◆ Provided entries ◆
****************

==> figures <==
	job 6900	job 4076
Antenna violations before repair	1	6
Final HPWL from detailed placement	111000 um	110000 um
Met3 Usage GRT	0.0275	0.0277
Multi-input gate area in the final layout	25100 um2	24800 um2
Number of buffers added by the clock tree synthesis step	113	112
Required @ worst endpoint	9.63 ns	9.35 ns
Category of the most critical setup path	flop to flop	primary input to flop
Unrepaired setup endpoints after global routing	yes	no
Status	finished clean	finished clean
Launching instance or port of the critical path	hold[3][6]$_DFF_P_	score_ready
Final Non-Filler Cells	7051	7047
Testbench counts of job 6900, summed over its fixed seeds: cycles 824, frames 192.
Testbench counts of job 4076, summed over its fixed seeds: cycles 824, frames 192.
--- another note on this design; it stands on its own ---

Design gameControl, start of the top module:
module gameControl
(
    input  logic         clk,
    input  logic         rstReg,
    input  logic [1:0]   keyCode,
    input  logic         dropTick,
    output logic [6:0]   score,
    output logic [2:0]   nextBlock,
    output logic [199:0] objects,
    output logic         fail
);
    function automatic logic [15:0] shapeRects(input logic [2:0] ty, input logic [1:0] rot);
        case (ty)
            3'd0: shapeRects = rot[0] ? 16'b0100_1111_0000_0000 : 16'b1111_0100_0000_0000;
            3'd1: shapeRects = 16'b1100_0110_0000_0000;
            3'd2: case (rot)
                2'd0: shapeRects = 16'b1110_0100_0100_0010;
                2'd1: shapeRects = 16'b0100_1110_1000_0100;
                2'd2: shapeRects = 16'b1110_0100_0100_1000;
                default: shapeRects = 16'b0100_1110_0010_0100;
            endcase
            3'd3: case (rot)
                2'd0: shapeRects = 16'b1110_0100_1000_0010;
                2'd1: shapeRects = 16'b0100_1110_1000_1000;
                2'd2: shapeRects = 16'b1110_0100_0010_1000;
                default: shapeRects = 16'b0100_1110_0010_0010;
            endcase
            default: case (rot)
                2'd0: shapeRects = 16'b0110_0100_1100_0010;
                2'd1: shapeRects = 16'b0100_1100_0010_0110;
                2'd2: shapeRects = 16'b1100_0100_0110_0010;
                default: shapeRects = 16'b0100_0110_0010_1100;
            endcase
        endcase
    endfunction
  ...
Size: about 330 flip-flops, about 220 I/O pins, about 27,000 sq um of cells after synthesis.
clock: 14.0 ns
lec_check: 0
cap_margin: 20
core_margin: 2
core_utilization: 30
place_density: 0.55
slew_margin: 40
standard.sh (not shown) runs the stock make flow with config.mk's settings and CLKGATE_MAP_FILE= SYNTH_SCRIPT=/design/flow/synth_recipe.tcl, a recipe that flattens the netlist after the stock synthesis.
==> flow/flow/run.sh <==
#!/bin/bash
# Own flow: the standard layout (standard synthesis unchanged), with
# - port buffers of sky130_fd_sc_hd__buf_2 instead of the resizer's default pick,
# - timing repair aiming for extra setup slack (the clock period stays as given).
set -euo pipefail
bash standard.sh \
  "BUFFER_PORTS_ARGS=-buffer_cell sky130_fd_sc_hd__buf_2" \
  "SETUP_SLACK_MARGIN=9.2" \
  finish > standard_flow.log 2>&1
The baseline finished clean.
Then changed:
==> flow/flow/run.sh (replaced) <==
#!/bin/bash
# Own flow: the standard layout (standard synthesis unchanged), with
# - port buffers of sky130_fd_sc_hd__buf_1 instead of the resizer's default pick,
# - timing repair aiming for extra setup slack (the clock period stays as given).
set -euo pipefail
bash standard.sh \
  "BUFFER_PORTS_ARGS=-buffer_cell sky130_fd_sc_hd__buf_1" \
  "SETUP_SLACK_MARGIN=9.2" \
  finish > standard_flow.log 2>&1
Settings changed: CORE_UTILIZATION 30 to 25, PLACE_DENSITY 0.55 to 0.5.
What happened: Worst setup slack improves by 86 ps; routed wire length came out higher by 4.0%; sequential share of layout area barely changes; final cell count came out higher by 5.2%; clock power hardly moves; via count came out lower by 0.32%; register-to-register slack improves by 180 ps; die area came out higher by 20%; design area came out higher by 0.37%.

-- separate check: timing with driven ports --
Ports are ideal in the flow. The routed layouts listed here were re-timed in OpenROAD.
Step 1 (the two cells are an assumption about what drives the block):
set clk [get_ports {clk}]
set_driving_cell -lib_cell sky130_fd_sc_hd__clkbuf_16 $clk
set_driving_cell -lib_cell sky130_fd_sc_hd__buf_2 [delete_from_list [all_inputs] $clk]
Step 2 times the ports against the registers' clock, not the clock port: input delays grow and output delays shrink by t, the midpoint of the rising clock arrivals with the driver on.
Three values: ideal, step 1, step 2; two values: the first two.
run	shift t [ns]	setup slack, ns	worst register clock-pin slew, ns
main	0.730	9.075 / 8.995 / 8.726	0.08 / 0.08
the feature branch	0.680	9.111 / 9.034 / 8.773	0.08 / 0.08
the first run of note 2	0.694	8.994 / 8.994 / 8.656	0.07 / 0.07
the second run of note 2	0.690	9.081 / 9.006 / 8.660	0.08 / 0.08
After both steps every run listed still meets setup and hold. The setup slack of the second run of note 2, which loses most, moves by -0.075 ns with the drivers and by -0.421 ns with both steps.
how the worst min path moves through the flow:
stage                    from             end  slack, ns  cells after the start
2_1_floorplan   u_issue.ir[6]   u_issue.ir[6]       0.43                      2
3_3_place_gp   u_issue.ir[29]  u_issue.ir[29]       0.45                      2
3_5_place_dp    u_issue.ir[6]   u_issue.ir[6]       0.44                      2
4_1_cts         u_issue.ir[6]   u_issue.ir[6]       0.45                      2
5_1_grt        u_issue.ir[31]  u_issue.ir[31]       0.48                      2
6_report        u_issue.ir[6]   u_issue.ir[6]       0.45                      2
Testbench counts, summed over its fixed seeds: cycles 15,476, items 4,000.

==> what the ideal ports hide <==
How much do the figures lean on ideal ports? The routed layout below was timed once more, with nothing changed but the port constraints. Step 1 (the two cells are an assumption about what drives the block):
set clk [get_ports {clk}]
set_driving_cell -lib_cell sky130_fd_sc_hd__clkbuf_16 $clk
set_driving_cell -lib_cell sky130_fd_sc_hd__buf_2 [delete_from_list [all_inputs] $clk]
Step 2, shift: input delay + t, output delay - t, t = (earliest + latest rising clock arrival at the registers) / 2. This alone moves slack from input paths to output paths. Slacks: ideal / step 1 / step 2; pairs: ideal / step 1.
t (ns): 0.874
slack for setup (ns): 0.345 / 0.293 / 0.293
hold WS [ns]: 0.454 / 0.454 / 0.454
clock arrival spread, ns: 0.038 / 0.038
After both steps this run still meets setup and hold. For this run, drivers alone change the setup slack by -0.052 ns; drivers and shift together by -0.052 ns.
From an optimization exercise on the open Yosys and OpenROAD flow, aimed at small area, a short achievable clock period and few clock cycles per item; shortcuts taken in it are not production practice. Where RTL was checked, it was by simulation tests only, not by an equivalence proof against the original. Function not checked in run 1: the RTL went through the layout flow alone.

==> flow/design.v, too long to show whole: its modules and the start of the top module <==
// module mac_fa: 10 lines
// module mac_ha: 9 lines
// module mac_pgb: 11 lines
// module mac_pgg: 8 lines
// module mac_accumulator: 2273 lines
module mac_accumulator #(
  parameter int WIDTH     = 25,
  parameter int ACC_WIDTH = 64
) (
  input  logic                 clk,
  input  logic                 rst,
  input  logic                 in_valid,
  output logic                 in_ready,
  input  logic [WIDTH-1:0]     in_a,
  input  logic [WIDTH-1:0]     in_x,
  input  logic                 in_last,
  output logic                 out_valid,
  input  logic                 out_ready,
  output logic [ACC_WIDTH-1:0] out_sum,
  output logic [15:0]          out_count,
  output logic                 out_ovf
);
  // ...
==> flow/flow/run.sh <==
#!/bin/bash
# The standard layout (standard.sh) with two changes: repair_timing aims for
# 8.0 ns of setup slack on the 12 ns clock (so the achieved period shrinks), and the
# port buffers that buffer_ports inserts use sky130_fd_sc_hd__buf_2.
set -euo pipefail
EXTRA='SETUP_SLACK_MARGIN=8.0 "BUFFER_PORTS_ARGS=-buffer_cell sky130_fd_sc_hd__buf_2"'
sed "s|^make -C |make $EXTRA -C |" standard.sh > standard_tuned.sh
bash standard_tuned.sh > flow_make.log 2>&1
==> flow/standard.sh <==
#!/bin/bash
# synth_recipe.tcl (not shown) runs the flow's synth.tcl, then flattens the netlist and writes it again
# the make line also repeats each setting of config.mk as NAME=value (left out here)
make -C /OpenROAD-flow-scripts/flow DESIGN_CONFIG=/design/flow/config.mk WORK_HOME=/design/flow/orfs CLKGATE_MAP_FILE= SYNTH_SCRIPT=/design/flow/synth_recipe.tcl "${@:-finish}"
==> flow/config.mk <==
export PLATFORM = sky130hd
export DESIGN_NAME = mac_accumulator
export DESIGN_NICKNAME = mac_accumulator
export VERILOG_FILES = /design/flow/design.v
export SDC_FILE = /design/flow/constraint.sdc
export NUM_CORES = 4
export LEC_CHECK = 0
export CAP_MARGIN = 20
export CORE_MARGIN = 2
export CORE_UTILIZATION = 40
export SLEW_MARGIN = 20
export SYNTH_HIERARCHICAL = 1
export SYNTH_MINIMUM_KEEP_SIZE = 0
==> flow/constraint.sdc <==
create_clock -name core_clock -period 12.0 [get_ports {clk}]
set_input_delay 2.4000 -clock core_clock [delete_from_list [all_inputs] [get_ports {clk}]]
set_output_delay 2.4000 -clock core_clock [all_outputs]
set_load 0.01 [all_outputs]
==> impl_results.md, run 1 <==
- Layout clock buffer count: 42
- Met2 Use GR: 0.331
- Post-DP HPWL: between 40 and 50 mm
- Cells after DPL: 3036
- Critical Path Max Stage Delay: 0.52 ns
- Worst hold path endpoint: l1
- Nonclk buf count: 231
- Most flops, register: acc
- Crit share post-route: 0.336
- Post-DR vias/cell: 5.76
- Critical Path Stages: 14
- Status: finished clean
- Final setup viols: 0
- Clock Pin Slew Worst Setup and Hold Paths: around 0.06 ns
- Gate Count Post-Synth: 2170
- Die span in x: 263 microns
- Metal3 WL: 6.46 mm
- H-tree Lvls: 2
- Pins Over Slew Limit: 0
- Place WS: 7.31 ns
- Post-CTS Setup Inserts: 13
- Layout Skew: 0.0235 ns
- FF/Latch Area: 9070 sq um
- Clock buf/inv share: 0.0432
- Comb_multi_in: 1615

****************

◆ What you need to do ◆
Of all the entries above, retype exactly the lines from the line with "function automatic logic" to the line with "2'd1: shapeRects = 16'b0100_1110_1000_0100;", both included, and no others.

◆ Response area ◆
    function automatic logic [15:0] shapeRects(input logic [2:0] ty, input logic [1:0] rot);
        case (ty)
            3'd0: shapeRects = rot[0] ? 16'b0100_1111_0000_0000 : 16'b1111_0100_0000_0000;
            3'd1: shapeRects = 16'b1100_0110_0000_0000;
            3'd2: case (rot)
                2'd0: shapeRects = 16'b1110_0100_0100_0010;
                2'd1: shapeRects = 16'b0100_1110_1000_0100;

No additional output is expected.